Jacobson spend Saturday night ashore sleeping at a Navy recreation center, where he was looking forward to playing baseball the next day. He was standing in a breakfast line about four miles from Pearl Harbor when the Japanese struck.
"We heard these explosions, and I thought, "Now why do they have to go and do that for on a Sunday morning," Jacobson said recently. "I thought it was practice. Later, I found out that the torpedoes hit the West Virginia below decks, pretty much right where I would have been sitting. If I had been on the ship that day, I would have been dead."
In the eyes of the Navy he was. Nine days after the Pearl Harbor attack, Jacobson's parents received a telegram informing them that their son had been killed in the attack on Pearl.
Three weeks passed before the Jacobsons received another telegram from the Navy correcting the error. In the meantime, the weekly Webster Times declared Jacobson the town's first war fatality. Webster officials ordered all flags in the town to be flown at half staff for five days, and the local chapter of the Red Cross started a campaign to support he war effort in Jacobson's name. An appeal that ran in the local paper said, "We pledge ourselves to see that he did not die in vain."

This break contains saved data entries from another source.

## config.mk

```make
export PLATFORM = sky130hd
export DESIGN_NAME = adc_spi_responder
export DESIGN_NICKNAME = d
export VERILOG_FILES = /design/src/rtl/adc_spi_responder.sv
export SDC_FILE = /design/constraint.sdc
export NUM_CORES = 1
export LEC_CHECK = 0
export ABC_AREA = 1
export CORE_MARGIN = 2
export CORE_UTILIZATION = 45
export CTS_BUF_LIST = sky130_fd_sc_hd__clkbuf_8
export CTS_CLUSTER_DIAMETER = 150
export CTS_CLUSTER_SIZE = 20
export DETAILED_ROUTE_END_ITERATION = 8
export HOLD_SLACK_MARGIN = 0.05
export PLACE_DENSITY_LB_ADDON = 0.25
export SYNTH_ARGS = -nofsm -noshare
export SYNTH_HDL_FRONTEND = slang
export SYNTH_SLANG_ARGS = --single-unit
```

## constraint.sdc

```tcl
create_clock -name i_clk_50m -period 3.2 [get_ports i_clk_50m]
set_input_delay 0.64 -clock i_clk_50m [delete_from_list [all_inputs] [get_ports i_clk_50m]]
set_output_delay 0.64 -clock i_clk_50m [all_outputs]
set_load 0.05 [all_outputs]
```

## src/rtl/adc_spi_responder.sv

```systemverilog
// Slave-side model of a dual serial ADC: two active-low chip selects, shared SCLK, one SDA line.
// Returns a 10-bit sample MSB-first in a 16-clock frame and reports frame counts and protocol errors.
module adc_spi_responder #(
  parameter int FRAME_BITS = 16,
  parameter int LEAD_ZEROS = 3,
  parameter int DATA_BITS  = 10
) (
  input  logic                 i_clk_50m,
  input  logic                 i_rst,
  input  logic                 i_adc_sclk,
  input  logic                 i_adc_cs1,
  input  logic                 i_adc_cs2,
  output logic                 o_adc_sda,
  input  logic [DATA_BITS-1:0] i_ch1_value,
  input  logic [DATA_BITS-1:0] i_ch2_value,
  output logic                 o_frame_done,
  output logic                 o_frame_ch,
  output logic [1:0]           o_err_code,
  output logic [15:0]          o_ch1_cnt,
  output logic [15:0]          o_ch2_cnt
);

  localparam int TRAIL_ZEROS = FRAME_BITS - LEAD_ZEROS - DATA_BITS;
  localparam int CNT_W       = $clog2(FRAME_BITS + 2);

  typedef enum logic [1:0] {
    IDLE     = 2'd0,
    SHIFT    = 2'd1,
    OVER     = 2'd2,
    CONFLICT = 2'd3
  } state_t;

  state_t                state_r;
  logic [FRAME_BITS-1:0] shreg_r;
  logic [CNT_W-1:0]      rise_cnt_r;
  logic                  ch_r;
  logic                  sda_r;
  logic                  frame_done_r;
  logic                  frame_ch_r;
  logic [1:0]            err_r;
  logic [15:0]           ch1_cnt_r;
  logic [15:0]           ch2_cnt_r;

  logic sclk_meta_r, sclk_sync_r, sclk_prev_r;
  logic cs1_meta_r, cs1_sync_r, cs1_prev_r;
  logic cs2_meta_r, cs2_sync_r, cs2_prev_r;

  logic             sclk_rise_s, sclk_fall_s;
  logic             cs1_fall_s, cs1_rise_s, cs2_fall_s, cs2_rise_s;
  logic             act_cs_rise_s, other_cs_fall_s;
  logic [CNT_W-1:0] rise_cnt_nxt_s;

  // Two-flop synchronizers plus one edge-detect stage; reset loads the idle pin levels
  always_ff @(posedge i_clk_50m) begin
    if (i_rst) begin
      sclk_meta_r <= 1'b0; sclk_sync_r <= 1'b0; sclk_prev_r <= 1'b0;
      cs1_meta_r  <= 1'b1; cs1_sync_r  <= 1'b1; cs1_prev_r  <= 1'b1;
      cs2_meta_r  <= 1'b1; cs2_sync_r  <= 1'b1; cs2_prev_r  <= 1'b1;
    end else begin
      sclk_meta_r <= i_adc_sclk; sclk_sync_r <= sclk_meta_r; sclk_prev_r <= sclk_sync_r;
      cs1_meta_r  <= i_adc_cs1;  cs1_sync_r  <= cs1_meta_r;  cs1_prev_r  <= cs1_sync_r;
      cs2_meta_r  <= i_adc_cs2;  cs2_sync_r  <= cs2_meta_r;  cs2_prev_r  <= cs2_sync_r;
    end
  end

  assign sclk_rise_s     = sclk_sync_r & ~sclk_prev_r;
  assign sclk_fall_s     = ~sclk_sync_r & sclk_prev_r;
  assign cs1_fall_s      = ~cs1_sync_r & cs1_prev_r;
  assign cs1_rise_s      = cs1_sync_r & ~cs1_prev_r;
  assign cs2_fall_s      = ~cs2_sync_r & cs2_prev_r;
  assign cs2_rise_s      = cs2_sync_r & ~cs2_prev_r;
  assign act_cs_rise_s   = ch_r ? cs2_rise_s : cs1_rise_s;
  assign other_cs_fall_s = ch_r ? cs1_fall_s : cs2_fall_s;
  // A rise coinciding with the closing CS edge is counted before the length check
  assign rise_cnt_nxt_s  = rise_cnt_r + {{(CNT_W-1){1'b0}}, sclk_rise_s};

  // Frame FSM; SDA is updated together with the shift register so it always mirrors its MSB
  always_ff @(posedge i_clk_50m) begin
    if (i_rst) begin
      state_r      <= IDLE;
      shreg_r      <= '0;
      rise_cnt_r   <= '0;
      ch_r         <= 1'b0;
      sda_r        <= 1'b0;
      frame_done_r <= 1'b0;
      frame_ch_r   <= 1'b0;
      err_r        <= 2'd0;
      ch1_cnt_r    <= 16'd0;
      ch2_cnt_r    <= 16'd0;
    end else begin
      frame_done_r <= 1'b0;
      case (state_r)
        IDLE: begin
          sda_r <= 1'b0;
          if (!cs1_sync_r && !cs2_sync_r) begin
            err_r   <= 2'd3;
            state_r <= CONFLICT;
          end else if (cs1_fall_s) begin
            shreg_r    <= {{LEAD_ZEROS{1'b0}}, i_ch1_value, {TRAIL_ZEROS{1'b0}}};
            ch_r       <= 1'b0;
            rise_cnt_r <= '0;
            state_r    <= SHIFT;
          end else if (cs2_fall_s) begin
            shreg_r    <= {{LEAD_ZEROS{1'b0}}, i_ch2_value, {TRAIL_ZEROS{1'b0}}};
            ch_r       <= 1'b1;
            rise_cnt_r <= '0;
            state_r    <= SHIFT;
          end else begin
            state_r <= IDLE;
          end
        end
        SHIFT: begin
          if (other_cs_fall_s) begin
            sda_r   <= 1'b0;
            err_r   <= 2'd3;
            state_r <= CONFLICT;
          end else if (act_cs_rise_s) begin
            sda_r   <= 1'b0;
            state_r <= IDLE;
            if (rise_cnt_nxt_s == CNT_W'(FRAME_BITS)) begin
              frame_done_r <= 1'b1;
              frame_ch_r   <= ch_r;
              if (ch_r) ch2_cnt_r <= ch2_cnt_r + 16'd1;
              else      ch1_cnt_r <= ch1_cnt_r + 16'd1;
            end else if (rise_cnt_nxt_s > CNT_W'(FRAME_BITS)) begin
              err_r <= 2'd2;
            end else begin
              err_r <= 2'd1;
            end
          end else if (sclk_rise_s) begin
            if (rise_cnt_r == CNT_W'(FRAME_BITS)) begin
              sda_r   <= 1'b0;
              err_r   <= 2'd2;
              state_r <= OVER;
            end else begin
              rise_cnt_r <= rise_cnt_nxt_s;
            end
          end else if (sclk_fall_s) begin
            shreg_r <= {shreg_r[FRAME_BITS-2:0], 1'b0};
            sda_r   <= shreg_r[FRAME_BITS-2];
          end else begin
            sda_r <= shreg_r[FRAME_BITS-1];
          end
        end
        OVER: begin
          sda_r <= 1'b0;
          if (act_cs_rise_s) state_r <= IDLE;
          else               state_r <= OVER;
        end
        CONFLICT: begin
          sda_r <= 1'b0;
          if (cs1_sync_r && cs2_sync_r) state_r <= IDLE;
          else                          state_r <= CONFLICT;
        end
        default: begin
          sda_r   <= 1'b0;
          state_r <= IDLE;
        end
      endcase
    end
  end

  assign o_adc_sda    = sda_r;
  assign o_frame_done = frame_done_r;
  assign o_frame_ch   = frame_ch_r;
  assign o_err_code   = err_r;
  assign o_ch1_cnt    = ch1_cnt_r;
  assign o_ch2_cnt    = ch2_cnt_r;

endmodule

```

==> report_table.html, run 1 <==
<table>
<tr><th>Metric</th><th>Value</th></tr>
<tr><th colspan="2">Routing</th></tr>
<tr><td>Starting DRT DRC Count</td><td>~140</td></tr>
<tr><td>Detailed-router iteration count before antenna repair</td><td>5</td></tr>
<tr><td>Overall via count from detail_route</td><td>3,689</td></tr>
<tr><td>Routed wire length</td><td>8.83 mm</td></tr>
<tr><td>Remaining antenna violation count</td><td>0</td></tr>
<tr><td>DRC violation count after routing</td><td>0</td></tr>
<tr><td>Mean routed wirelength per cell</td><td>approximately 13 um</td></tr>
<tr><td>Routed vias/inst</td><td>5.30</td></tr>
<tr><th colspan="2">Worst hold path</th></tr>
<tr><td>Worst min-delay path category</td><td>flip-flop to flip-flop</td></tr>
<tr><th colspan="2">Clocking</th></tr>
<tr><td>CTS sink count</td><td>67</td></tr>
<tr><td>Number of H-tree branching levels</td><td>3</td></tr>
<tr><td>CTS Buf Count</td><td>9</td></tr>
<tr><td>Hold_buf cts</td><td>0</td></tr>
<tr><td>Buffer count from post-CTS setup fixing</td><td>0</td></tr>
<tr><td>Clock Latency Late Sink</td><td>0.35 ns</td></tr>
<tr><td>Number of gates resized after CTS</td><td>0</td></tr>
<tr><td>Clock transition at the register clock pins on the worst setup and hold paths after CTS</td><td>around 0.07 ns</td></tr>
<tr><td>CTS tree</td><td>done</td></tr>
<tr><td>Buffer type at the clock tree root</td><td>clkbuf_8</td></tr>
<tr><td>Maximum clock path buffer count</td><td>2</td></tr>
<tr><th colspan="2">Timing</th></tr>
<tr><td>Setup repair after global routing missed its margin</td><td>no</td></tr>
<tr><td>Finish-stage setup viols</td><td>0</td></tr>
<tr><td>Final max-slew violation count</td><td>0</td></tr>
<tr><td>Period Utilization, post-route</td><td>73.6%</td></tr>
<tr><td>Final setup skew</td><td>between 0.01 and 0.015 ns</td></tr>
<tr><td>Fmax</td><td>425 MHz</td></tr>
<tr><td>Tmin final</td><td>2.35 ns</td></tr>
<tr><td>Relative slew margins</td><td>46.3%</td></tr>
<tr><td>Actual transition at the worst max-transition pin</td><td>between 0.8 and 0.9 ns</td></tr>
<tr><td>Worst hold margin</td><td>approximately 0.40 ns</td></tr>
<tr><td>Setup TNS</td><td>0 ns</td></tr>
<tr><td>Number of endpoints with negative hold slack in the final report</td><td>0</td></tr>
<tr><th colspan="2">Run status</th></tr>
<tr><td>Status</td><td>finished, final reports clean</td></tr>
<tr><th colspan="2">Placed design</th></tr>
<tr><td>Count of placed standard cells including taps</td><td>around 700</td></tr>
<tr><td>Routability-driven placement congestion ratio</td><td>approximately 0.94</td></tr>
<tr><td>Half-perimeter wire length of the detailed placement result</td><td>6.20 mm</td></tr>
<tr><td>IO buf count</td><td>a little over 60</td></tr>
<tr><td>Post-place instance area</td><td>roughly 4300 sq um</td></tr>
<tr><th colspan="2">Flow run</th></tr>
<tr><td>Max capacitance violation total</td><td>0</td></tr>
<tr><th colspan="2">Setup path</th></tr>
<tr><td>Reg-to-reg setup timing slack</td><td>about 0.85 ns</td></tr>
<tr><td>Arrival time of the worst setup path</td><td>approximately 2.6 ns</td></tr>
<tr><td>Category of the worst setup path launch point</td><td>flip-flop</td></tr>
<tr><td>Worst Setup End Kind</td><td>flip-flop</td></tr>
<tr><td>Max FO, Critical Path</td><td>12</td></tr>
<tr><td>Required time at the endpoint of the critical path</td><td>~3.5 ns</td></tr>
<tr><td>Critical path class</td><td>flip-flop to flip-flop</td></tr>
<tr><th colspan="2">Power</th></tr>
<tr><td>Leak pwr</td><td>about 1.7 nW</td></tr>
<tr><td>Sw frac</td><td>between 20% and 30%</td></tr>
<tr><td>Internal power component</td><td>around 1.4 mW</td></tr>
<tr><td>Power density normalized to cell area</td><td>approximately 420 nW/um^2</td></tr>
<tr><td>Max rail drop VDD</td><td>approximately 0.36 mV</td></tr>
<tr><td>Fraction of power consumed by sequential logic</td><td>between 40 and 50%</td></tr>
<tr><td>Relative contribution of combinational cells to total power</td><td>about 15%</td></tr>
<tr><td>Switching power summed over all nets</td><td>0.522 mW</td></tr>
<tr><td>Part of the power in the clock network</td><td>between 30% and 40%</td></tr>
<tr><th colspan="2">Final layout</th></tr>
<tr><td>Core Util, Final</td><td>between 50% and 60%</td></tr>
<tr><td>Diodes inserted</td><td>0</td></tr>
<tr><td>Filler cells</td><td>roughly 760</td></tr>
<tr><td># nets final</td><td>~620</td></tr>
<tr><td>Layout area overhead</td><td>23.7%</td></tr>
<tr><td>Layout cells sized above 1</td><td>a little under a tenth</td></tr>
<tr><td>Summed area of non-filler cells in the final layout</td><td>about 4500 sq um</td></tr>
<tr><td>Post-Layout Cell Count</td><td>~700</td></tr>
<tr><th colspan="2">Logic synthesis</th></tr>
<tr><td>Area contributors post-synth</td><td>dfxtp_1 (37%), nand2_1 (11%), nor2_1 (7.6%)</td></tr>
<tr><td>Yosys warnings</td><td>0</td></tr>
<tr><td>Combined area of all synthesized cells</td><td>about 3600 sq um</td></tr>
<tr><td>Average footprint of a synthesized cell</td><td>slightly below 7 sq um</td></tr>
<tr><td>Top-area cell type share of the netlist area</td><td>between 30% and 40%</td></tr>
<tr><td>Sequential-to-total area share from yosys stat</td><td>between 30% and 40%</td></tr>
<tr><td>Number of nets in the synthesized netlist</td><td>about 560</td></tr>
<tr><td>Cell taking the most area after synthesis</td><td>dfxtp_1</td></tr>
<tr><td>Post-synth cell types</td><td>38</td></tr>
<tr><td>Cell count after synthesis</td><td>around 530</td></tr>
<tr><td>Flops &amp; latches, synth</td><td>67</td></tr>
<tr><th colspan="2">Global routing</th></tr>
<tr><td>Number of global-route vias before repair</td><td>roughly 3.5k</td></tr>
<tr><td>Global-route wire length before repair</td><td>about 15 mm</td></tr>
<tr><td>Total congestion overflow</td><td>0</td></tr>
<tr><td>Pin count of the biggest net entering global routing</td><td>43</td></tr>
<tr><td>Global-route total usage across every layer</td><td>between 20% and 30%</td></tr>
<tr><td>Antenna violations before repair</td><td>0</td></tr>
<tr><th colspan="2">Floorplan</th></tr>
<tr><td>Top-level port count</td><td>62</td></tr>
<tr><td>Initial standard-cell utilization of the core</td><td>46.9%</td></tr>
<tr><td>Total core area</td><td>roughly 7800 sq um</td></tr>
<tr><td>Chip Height</td><td>94.0 um</td></tr>
<tr><td>Num rows</td><td>32</td></tr>
<tr><td>Overall die area</td><td>between 8000 and 9000 sq um</td></tr>
<tr><td>DIE WIDTH</td><td>approximately 94 um</td></tr>
</table>
==> cell usage after synthesis <==
master and instances:
o21ai_0 18, mux2_2 1, a21o_1 1, o21ai_1 2, o2111ai_1 1, nand3b_4 1
nor3_4 2, nand3_1 55, nor2_2 4, buf_4 1, buf_6 1, a21oi_1 48
xnor2_1 7, nand4_1 13, a31oi_1 9, xor2_1 11, nand2_1 110, ha_1 4
nor3_1 9, nor3_2 2, a41oi_1 2, a211oi_1 1, o21ai_2 1, o21bai_1 2
nand3_2 2, dfxtp_1 67, nand3b_1 1, or2_2 4, buf_2 3, buf_1 2
o21a_1 1, nor2_4 2, nand2_2 10, inv_1 41, nand3_4 1, clkbuf_1 11
nor2_1 74, inv_2 8
==> layer usage <==
metal	track usage (%)	routed length, um	up-vias
met3	5.54	402	12
met1	27.8	4200	1719
met2	34.8	4120	96
met5	0	0	-
met4	6.76	102	0
li1	-	-	1862
==> layout by cell type, fill, tap and decap left out, drive strengths merged, types with 2 or more instances in the layout <==
master         synthesis  layout
nand2                120     120
nor2                  80      80
dfxtp                 67      67
clkdlybuf4s50          0      61
nand3                 58      58
inv                   49      50
a21oi                 48      48
o21ai                 21      21
nand4                 13      13
nor3                  13      13
xor2                  11      11
clkbuf                11      10
a31oi                  9       9
xnor2                  7       7
or2                    4       4
ha                     4       4
clkinv                 0       3
o21bai                 2       2
a41oi                  2       2
buf                    7       2
nand3b                 2       2
==> logic make-up after synthesis <==
family | after synthesis | share of synthesized area, %
AND/OR/NAND/NOR | 290 | 36.9
adder cells (fa/ha/maj) | 4 | 1.37
flip-flops | 67 | 36.8
AO/OA/AOI/OAI | 86 | 12.9
multiplexers | 1 | 0.309
buffers and inverters | 67 | 7.32
XOR/XNOR | 18 | 4.33
==> state kept, by name, indices dropped and copies added, names as in the netlist, 2 cells and up <==
signal and count:
o_ch1_cnt 16, o_ch2_cnt 16, shreg_r 13, rise_cnt_r 5
o_err_code 2, state_r 2
==> power by group through the flow <==
stage / Sequential, mW / Clock, mW / Combinational, mW
final: 0.899 / 0.694 / 0.282
after global routing: 0.904 / 0.747 / 0.318
after CTS: 0.898 / 0.709 / 0.280
after detailed placement: 0.917 / 0 / 0.280
after global placement: 0.916 / 0 / 0.276
after floorplan: 0.928 / 0 / 0.190
==> critical path, cell delays in order (launching register included) <==
cell,delay [ns]
dfxtp_1,0.33
inv_1,0.07
nor2_1,0.19
ha_1,0.25
ha_1,0.28
nor2_1,0.14
nand3_2,0.12
inv_2,0.08
nand3_4,0.10
nor3_4,0.41
nand3_1,0.15
a21oi_1,0.15
==> cell type report <==
type | count | area, sq um | share of cell area, %
Timing Repair Buffer | 63 | 626 | 13.9
Tap cell | 102 | 128 | 2.83
Clock buffer | 10 | 138 | 3.05
Multi-Input combinational cell | 399 | 2030 | 45.1
Inverter | 49 | 184 | 4.08
Sequential cell | 67 | 1340 | 29.8
Clock inverter | 6 | 56.3 | 1.25
==> worst paths after layout <==
kind	startpoint	to	cells past startpoint
worst max-delay path	sclk_sync_r	o_ch1_cnt[6]	11
worst min-delay path	sclk_meta_r	sclk_sync_r	2
worst max register to register	sclk_sync_r	o_ch1_cnt[6]	11
worst min register to register	sclk_meta_r	sclk_sync_r	2
==> stage by stage <==
step           setup slack, ns  power (mW)
6_report                 0.845        1.87
5_1_grt                  0.574        1.97
4_1_cts                  0.837        1.89
3_5_place_dp             0.912        1.20
3_3_place_gp              1.05        1.19
2_1_floorplan             1.26        1.12
No activity file was read; power rests on OpenSTA's default activity.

Jacobson's father never believed he had died.
"My son's a tough Norwegian," the father told an insurance man who came to the family's house to pay off a policy. "Keep your money because he's not dead".

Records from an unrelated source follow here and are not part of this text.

$ cat config.mk
export PLATFORM = sky130hd
export DESIGN_NAME = muldiv_unit
export DESIGN_NICKNAME = d
export VERILOG_FILES = /design/src/rtl/muldiv_unit.sv
export SDC_FILE = /design/constraint.sdc
export NUM_CORES = 1
export LEC_CHECK = 0
export CAP_MARGIN = 40
export CORE_ASPECT_RATIO = 0.75
export CORE_MARGIN = 3
export CORE_UTILIZATION = 54
export CTS_CLUSTER_SIZE = 20
export DETAILED_ROUTE_END_ITERATION = 8
export PLACE_DENSITY = 0.84
export SYNTH_ARGS = -nofsm -noshare
export SYNTH_HDL_FRONTEND = slang
export SYNTH_SLANG_ARGS = --single-unit
$ cat constraint.sdc
create_clock -name clk -period 8.7 [get_ports clk]
set_input_delay 1.74 -clock clk [delete_from_list [all_inputs] [get_ports clk]]
set_output_delay 1.74 -clock clk [all_outputs]
set_load 0.02 [all_outputs]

Not by a longshot. Jacobson went on to serve aboard the USS Salt Lake City, a cruiser that saw some of the heaviest action of any ship in the Pacific theater. While he grew to respect the Japanese as fighters, he never came to like them.
"After Pearl, we got mad," he recalled, "and I guess we just sort of stayed that way all the way to the end."
The anger and the action made the time go quickly. It was 13 battle stars and almost four years later when Jaobson found himself in Tokyo Bay as Japanese officials came aboard the USS Missouri to surrender.
Jacobson watched the ceremony from the decks of the Salt Lake City, and finally received the payback that he and thousands of others who lived through Pearl Harbor had been waiting for since that first deadly day.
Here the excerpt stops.